Wherever a line in the records contains the word "window", return that line.

· · · ·

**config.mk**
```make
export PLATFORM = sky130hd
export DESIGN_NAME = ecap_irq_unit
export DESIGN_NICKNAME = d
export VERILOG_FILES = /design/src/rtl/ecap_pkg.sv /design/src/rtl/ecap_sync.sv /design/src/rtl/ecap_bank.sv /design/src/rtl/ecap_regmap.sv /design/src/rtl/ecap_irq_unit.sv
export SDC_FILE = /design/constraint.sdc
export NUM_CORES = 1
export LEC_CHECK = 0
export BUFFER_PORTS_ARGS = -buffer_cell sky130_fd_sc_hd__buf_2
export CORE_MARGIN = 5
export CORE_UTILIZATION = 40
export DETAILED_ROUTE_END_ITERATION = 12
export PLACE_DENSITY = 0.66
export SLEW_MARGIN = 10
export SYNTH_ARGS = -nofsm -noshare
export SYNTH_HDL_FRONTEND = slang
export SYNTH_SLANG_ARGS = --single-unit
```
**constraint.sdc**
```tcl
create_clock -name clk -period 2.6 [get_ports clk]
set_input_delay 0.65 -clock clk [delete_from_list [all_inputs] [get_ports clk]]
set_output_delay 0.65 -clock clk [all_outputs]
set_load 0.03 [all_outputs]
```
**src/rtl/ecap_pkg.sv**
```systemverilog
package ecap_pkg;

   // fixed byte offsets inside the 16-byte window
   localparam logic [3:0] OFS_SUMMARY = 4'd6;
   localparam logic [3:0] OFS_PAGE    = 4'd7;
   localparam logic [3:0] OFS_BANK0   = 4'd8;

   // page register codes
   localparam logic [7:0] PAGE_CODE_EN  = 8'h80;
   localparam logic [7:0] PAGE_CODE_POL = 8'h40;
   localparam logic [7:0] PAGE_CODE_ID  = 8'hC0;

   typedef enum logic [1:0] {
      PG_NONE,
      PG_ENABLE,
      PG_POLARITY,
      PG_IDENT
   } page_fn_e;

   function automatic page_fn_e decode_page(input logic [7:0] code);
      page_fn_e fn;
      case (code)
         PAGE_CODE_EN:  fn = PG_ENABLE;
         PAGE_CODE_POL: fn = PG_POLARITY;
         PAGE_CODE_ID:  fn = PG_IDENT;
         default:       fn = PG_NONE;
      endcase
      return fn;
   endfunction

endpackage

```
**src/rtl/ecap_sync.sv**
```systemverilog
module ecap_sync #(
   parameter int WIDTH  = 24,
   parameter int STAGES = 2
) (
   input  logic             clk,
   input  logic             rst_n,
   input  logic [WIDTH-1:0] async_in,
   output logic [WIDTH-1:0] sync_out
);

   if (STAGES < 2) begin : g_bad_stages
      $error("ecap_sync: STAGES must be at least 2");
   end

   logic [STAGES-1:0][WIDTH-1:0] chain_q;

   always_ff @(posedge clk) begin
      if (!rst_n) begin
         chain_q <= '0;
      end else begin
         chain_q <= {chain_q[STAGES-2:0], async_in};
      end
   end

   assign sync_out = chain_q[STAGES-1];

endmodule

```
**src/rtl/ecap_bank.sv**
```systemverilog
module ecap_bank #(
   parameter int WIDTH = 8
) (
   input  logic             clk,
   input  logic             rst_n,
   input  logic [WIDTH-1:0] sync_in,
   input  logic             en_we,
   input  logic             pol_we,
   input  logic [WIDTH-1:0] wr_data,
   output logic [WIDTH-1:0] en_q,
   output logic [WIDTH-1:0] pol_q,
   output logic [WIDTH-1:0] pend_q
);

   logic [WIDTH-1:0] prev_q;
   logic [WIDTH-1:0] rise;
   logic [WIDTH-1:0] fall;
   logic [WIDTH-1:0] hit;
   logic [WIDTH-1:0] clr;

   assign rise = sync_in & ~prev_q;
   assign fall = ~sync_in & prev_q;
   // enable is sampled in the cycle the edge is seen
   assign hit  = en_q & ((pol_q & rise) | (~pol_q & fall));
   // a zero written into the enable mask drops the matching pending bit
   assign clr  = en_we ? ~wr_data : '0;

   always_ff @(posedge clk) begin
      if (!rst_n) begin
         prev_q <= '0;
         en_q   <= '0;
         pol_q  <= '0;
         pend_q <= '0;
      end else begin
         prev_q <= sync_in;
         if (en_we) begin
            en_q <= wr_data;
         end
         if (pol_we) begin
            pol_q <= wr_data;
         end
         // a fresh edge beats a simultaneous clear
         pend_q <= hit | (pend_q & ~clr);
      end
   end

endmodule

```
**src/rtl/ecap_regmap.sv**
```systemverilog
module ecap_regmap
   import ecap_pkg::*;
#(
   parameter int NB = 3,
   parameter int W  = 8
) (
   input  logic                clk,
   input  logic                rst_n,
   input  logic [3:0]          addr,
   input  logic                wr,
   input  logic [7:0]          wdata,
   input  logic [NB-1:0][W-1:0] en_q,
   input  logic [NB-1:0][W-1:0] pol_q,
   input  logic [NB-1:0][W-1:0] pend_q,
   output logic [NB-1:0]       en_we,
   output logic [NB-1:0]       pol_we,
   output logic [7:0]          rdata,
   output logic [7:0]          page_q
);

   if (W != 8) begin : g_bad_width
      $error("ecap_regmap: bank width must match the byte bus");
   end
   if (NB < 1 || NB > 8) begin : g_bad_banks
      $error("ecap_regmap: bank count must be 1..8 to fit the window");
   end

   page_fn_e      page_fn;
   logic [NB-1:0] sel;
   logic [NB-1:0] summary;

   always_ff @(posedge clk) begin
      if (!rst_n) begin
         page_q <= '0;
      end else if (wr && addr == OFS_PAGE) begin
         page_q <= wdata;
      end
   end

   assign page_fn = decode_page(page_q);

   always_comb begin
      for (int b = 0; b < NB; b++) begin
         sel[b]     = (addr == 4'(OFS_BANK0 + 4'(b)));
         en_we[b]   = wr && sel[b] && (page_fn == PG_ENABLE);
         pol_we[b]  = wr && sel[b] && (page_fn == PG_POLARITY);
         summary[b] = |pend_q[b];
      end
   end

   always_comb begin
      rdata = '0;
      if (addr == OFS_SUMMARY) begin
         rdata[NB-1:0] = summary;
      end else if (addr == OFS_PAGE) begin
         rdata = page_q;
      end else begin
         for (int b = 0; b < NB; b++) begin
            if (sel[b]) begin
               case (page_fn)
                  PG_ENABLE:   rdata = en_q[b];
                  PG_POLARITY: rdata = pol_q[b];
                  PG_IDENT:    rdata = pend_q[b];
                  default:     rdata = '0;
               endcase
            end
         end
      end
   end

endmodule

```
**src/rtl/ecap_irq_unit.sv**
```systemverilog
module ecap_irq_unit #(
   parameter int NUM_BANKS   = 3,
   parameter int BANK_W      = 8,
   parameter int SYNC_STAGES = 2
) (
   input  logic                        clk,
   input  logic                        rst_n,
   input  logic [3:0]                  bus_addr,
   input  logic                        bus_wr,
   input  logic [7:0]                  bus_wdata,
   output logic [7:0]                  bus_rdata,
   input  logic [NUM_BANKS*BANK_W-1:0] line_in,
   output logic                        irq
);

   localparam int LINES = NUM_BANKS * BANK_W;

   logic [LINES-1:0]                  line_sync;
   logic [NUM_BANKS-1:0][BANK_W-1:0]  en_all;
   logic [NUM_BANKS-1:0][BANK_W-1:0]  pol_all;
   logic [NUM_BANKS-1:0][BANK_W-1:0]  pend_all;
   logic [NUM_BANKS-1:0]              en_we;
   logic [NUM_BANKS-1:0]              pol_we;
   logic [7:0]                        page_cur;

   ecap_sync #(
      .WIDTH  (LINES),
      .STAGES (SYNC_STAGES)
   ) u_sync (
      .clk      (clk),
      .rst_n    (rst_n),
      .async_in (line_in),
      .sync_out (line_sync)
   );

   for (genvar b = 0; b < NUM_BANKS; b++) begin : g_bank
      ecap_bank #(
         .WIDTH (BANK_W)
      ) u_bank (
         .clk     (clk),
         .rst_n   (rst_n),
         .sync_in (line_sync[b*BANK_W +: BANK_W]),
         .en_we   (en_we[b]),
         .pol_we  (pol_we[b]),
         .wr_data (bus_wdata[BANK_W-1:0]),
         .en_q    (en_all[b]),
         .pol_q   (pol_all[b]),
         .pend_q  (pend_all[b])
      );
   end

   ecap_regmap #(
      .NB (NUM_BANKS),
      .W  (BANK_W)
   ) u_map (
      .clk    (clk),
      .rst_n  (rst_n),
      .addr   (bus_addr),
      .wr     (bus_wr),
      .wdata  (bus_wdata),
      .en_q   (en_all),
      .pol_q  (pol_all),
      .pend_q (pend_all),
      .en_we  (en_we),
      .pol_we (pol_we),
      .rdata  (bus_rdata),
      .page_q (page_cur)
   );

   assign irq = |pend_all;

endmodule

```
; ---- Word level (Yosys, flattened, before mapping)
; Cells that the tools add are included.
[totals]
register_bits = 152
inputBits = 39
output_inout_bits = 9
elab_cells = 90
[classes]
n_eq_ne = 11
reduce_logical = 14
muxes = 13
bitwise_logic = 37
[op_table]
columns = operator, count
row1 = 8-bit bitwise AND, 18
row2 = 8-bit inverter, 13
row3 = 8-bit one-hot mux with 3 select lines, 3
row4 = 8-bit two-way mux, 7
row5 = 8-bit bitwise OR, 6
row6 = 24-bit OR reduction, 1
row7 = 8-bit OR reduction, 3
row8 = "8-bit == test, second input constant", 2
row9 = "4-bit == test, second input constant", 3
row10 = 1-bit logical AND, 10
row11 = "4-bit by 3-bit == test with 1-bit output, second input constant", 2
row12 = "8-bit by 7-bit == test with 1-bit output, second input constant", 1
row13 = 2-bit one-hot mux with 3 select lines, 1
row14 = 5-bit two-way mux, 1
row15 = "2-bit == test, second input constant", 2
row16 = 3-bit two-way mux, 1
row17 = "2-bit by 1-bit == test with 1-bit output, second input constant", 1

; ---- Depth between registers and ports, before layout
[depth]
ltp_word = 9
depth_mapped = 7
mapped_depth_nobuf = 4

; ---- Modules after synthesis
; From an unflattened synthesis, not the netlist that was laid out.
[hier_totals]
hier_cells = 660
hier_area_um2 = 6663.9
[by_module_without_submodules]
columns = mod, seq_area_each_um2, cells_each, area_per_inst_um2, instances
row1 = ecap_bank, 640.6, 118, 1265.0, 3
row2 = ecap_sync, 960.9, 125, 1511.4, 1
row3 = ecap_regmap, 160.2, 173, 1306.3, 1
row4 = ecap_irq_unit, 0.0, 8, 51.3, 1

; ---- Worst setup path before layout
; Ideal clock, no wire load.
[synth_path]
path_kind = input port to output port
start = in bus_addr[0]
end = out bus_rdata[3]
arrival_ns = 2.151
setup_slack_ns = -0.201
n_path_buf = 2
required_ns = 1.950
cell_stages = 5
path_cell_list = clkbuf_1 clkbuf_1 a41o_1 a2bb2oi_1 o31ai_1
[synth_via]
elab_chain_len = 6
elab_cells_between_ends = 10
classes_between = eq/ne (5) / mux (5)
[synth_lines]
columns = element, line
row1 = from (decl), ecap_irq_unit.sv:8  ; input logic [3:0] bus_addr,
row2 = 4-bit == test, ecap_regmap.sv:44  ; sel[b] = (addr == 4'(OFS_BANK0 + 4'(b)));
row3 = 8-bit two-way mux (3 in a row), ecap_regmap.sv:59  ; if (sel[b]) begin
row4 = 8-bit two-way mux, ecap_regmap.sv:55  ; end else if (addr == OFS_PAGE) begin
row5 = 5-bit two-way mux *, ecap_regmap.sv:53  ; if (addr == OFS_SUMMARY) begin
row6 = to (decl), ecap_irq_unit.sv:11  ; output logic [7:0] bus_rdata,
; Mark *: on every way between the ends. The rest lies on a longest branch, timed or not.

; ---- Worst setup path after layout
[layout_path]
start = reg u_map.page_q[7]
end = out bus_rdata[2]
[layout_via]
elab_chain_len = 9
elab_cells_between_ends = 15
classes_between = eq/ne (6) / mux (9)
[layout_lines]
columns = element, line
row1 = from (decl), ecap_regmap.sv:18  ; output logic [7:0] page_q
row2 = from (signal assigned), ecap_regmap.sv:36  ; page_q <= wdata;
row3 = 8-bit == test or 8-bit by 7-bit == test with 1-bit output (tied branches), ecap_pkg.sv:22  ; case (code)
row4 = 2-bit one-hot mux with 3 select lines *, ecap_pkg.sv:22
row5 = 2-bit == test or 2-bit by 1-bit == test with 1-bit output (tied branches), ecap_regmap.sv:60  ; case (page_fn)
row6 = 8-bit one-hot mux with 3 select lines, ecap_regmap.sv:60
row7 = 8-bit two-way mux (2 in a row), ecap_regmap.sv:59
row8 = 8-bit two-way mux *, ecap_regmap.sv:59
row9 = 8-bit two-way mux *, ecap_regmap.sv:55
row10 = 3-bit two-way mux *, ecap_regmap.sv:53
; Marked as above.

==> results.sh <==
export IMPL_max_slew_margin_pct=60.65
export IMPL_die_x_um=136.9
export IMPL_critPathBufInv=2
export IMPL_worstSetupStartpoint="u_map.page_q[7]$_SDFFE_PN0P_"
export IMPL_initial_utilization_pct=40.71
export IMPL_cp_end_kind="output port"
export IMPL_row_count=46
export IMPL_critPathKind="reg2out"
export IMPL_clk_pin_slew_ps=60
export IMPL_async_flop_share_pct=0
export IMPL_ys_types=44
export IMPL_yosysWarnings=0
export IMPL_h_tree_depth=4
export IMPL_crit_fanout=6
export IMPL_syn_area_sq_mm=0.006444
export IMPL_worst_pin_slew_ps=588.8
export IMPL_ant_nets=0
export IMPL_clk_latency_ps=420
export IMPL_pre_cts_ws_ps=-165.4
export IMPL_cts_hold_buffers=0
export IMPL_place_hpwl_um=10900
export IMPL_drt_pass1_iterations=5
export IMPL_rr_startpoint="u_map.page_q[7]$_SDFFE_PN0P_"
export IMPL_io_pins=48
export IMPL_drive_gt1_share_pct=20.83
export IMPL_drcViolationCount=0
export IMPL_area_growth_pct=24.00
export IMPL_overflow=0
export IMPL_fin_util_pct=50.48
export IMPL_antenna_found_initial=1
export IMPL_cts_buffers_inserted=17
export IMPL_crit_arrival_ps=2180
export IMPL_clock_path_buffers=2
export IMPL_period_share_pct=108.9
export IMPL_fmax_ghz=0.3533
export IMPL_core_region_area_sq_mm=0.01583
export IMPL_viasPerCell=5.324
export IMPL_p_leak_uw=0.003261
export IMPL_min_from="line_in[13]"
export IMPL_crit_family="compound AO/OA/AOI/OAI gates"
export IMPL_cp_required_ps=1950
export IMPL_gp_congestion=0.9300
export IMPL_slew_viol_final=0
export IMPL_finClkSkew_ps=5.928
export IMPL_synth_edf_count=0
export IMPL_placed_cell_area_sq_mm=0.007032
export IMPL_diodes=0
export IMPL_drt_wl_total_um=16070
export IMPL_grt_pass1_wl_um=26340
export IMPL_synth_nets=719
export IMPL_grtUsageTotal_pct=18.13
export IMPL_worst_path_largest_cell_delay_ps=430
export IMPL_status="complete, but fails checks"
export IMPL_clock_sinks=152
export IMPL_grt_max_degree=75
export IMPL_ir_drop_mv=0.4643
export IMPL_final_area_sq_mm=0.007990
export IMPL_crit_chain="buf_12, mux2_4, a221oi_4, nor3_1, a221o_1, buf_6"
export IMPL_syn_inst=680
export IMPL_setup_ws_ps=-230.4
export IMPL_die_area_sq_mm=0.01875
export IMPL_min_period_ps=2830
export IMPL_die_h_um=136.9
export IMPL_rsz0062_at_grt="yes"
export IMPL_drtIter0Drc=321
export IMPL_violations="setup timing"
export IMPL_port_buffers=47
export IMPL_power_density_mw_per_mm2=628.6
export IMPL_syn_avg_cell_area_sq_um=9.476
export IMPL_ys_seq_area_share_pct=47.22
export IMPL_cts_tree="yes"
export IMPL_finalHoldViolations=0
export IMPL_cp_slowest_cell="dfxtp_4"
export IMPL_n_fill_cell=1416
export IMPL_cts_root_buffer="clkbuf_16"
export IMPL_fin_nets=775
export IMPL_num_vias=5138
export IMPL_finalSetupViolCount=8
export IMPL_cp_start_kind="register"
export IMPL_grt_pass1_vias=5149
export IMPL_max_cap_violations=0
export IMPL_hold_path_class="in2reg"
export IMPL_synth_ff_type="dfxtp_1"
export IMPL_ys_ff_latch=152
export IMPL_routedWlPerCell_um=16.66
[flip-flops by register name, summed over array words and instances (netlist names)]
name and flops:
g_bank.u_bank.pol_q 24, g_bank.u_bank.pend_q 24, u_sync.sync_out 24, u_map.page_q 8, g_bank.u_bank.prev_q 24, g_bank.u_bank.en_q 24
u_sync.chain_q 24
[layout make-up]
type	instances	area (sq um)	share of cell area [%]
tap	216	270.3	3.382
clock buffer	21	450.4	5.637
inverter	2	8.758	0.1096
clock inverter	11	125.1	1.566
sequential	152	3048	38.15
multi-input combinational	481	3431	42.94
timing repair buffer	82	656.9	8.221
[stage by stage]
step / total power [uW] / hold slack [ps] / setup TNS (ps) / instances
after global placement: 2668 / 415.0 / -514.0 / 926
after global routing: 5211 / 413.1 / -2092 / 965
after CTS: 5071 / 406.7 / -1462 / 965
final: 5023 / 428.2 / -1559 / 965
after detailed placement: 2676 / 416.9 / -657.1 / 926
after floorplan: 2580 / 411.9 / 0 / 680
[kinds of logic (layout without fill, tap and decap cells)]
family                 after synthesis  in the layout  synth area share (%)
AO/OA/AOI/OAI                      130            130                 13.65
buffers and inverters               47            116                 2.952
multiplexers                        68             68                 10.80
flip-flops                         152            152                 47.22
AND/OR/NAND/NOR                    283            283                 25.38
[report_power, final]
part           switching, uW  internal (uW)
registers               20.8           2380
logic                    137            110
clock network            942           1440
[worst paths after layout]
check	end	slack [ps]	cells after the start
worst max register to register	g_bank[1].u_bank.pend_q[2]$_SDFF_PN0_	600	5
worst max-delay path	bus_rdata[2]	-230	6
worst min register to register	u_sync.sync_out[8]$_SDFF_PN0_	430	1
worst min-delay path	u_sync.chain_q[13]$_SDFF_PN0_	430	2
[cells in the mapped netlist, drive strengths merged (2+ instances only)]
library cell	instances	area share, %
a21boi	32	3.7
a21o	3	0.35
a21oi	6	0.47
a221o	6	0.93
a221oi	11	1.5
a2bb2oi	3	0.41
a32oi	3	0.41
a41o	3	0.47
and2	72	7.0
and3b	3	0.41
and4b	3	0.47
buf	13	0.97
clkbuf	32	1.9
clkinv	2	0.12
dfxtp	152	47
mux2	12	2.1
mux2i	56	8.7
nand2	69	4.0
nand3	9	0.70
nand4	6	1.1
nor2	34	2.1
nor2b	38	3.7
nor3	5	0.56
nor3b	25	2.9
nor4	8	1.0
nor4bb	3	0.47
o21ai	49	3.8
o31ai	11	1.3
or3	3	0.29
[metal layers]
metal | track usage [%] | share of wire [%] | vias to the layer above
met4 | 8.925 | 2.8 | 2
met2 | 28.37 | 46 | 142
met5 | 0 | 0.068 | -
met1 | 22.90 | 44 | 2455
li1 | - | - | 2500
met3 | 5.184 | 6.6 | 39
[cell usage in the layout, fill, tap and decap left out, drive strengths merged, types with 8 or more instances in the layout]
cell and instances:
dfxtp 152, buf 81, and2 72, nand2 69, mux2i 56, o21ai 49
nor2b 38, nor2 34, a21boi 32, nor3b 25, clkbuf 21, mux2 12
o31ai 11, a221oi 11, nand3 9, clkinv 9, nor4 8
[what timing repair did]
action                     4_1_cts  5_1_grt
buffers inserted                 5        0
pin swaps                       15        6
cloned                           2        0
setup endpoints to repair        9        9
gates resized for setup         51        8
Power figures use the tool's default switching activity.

· · · ·

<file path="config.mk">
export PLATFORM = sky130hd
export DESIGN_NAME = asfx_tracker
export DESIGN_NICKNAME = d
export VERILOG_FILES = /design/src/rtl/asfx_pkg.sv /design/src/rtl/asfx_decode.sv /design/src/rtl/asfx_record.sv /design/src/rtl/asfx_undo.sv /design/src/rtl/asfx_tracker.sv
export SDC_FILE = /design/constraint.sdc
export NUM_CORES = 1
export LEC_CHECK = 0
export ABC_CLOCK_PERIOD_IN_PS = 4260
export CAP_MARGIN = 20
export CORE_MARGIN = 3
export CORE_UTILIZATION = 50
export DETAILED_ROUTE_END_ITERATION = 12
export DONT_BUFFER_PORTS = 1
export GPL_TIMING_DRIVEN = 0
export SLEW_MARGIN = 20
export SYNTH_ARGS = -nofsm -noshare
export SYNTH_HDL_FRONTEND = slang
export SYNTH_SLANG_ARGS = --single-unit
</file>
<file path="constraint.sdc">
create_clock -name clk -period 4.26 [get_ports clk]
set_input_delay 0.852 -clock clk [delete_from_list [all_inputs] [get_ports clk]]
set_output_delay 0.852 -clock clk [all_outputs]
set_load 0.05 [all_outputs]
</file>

· · · ·

*Reply to the exercise*
   // fixed byte offsets inside the 16-byte window
      $error("ecap_regmap: bank count must be 1..8 to fit the window");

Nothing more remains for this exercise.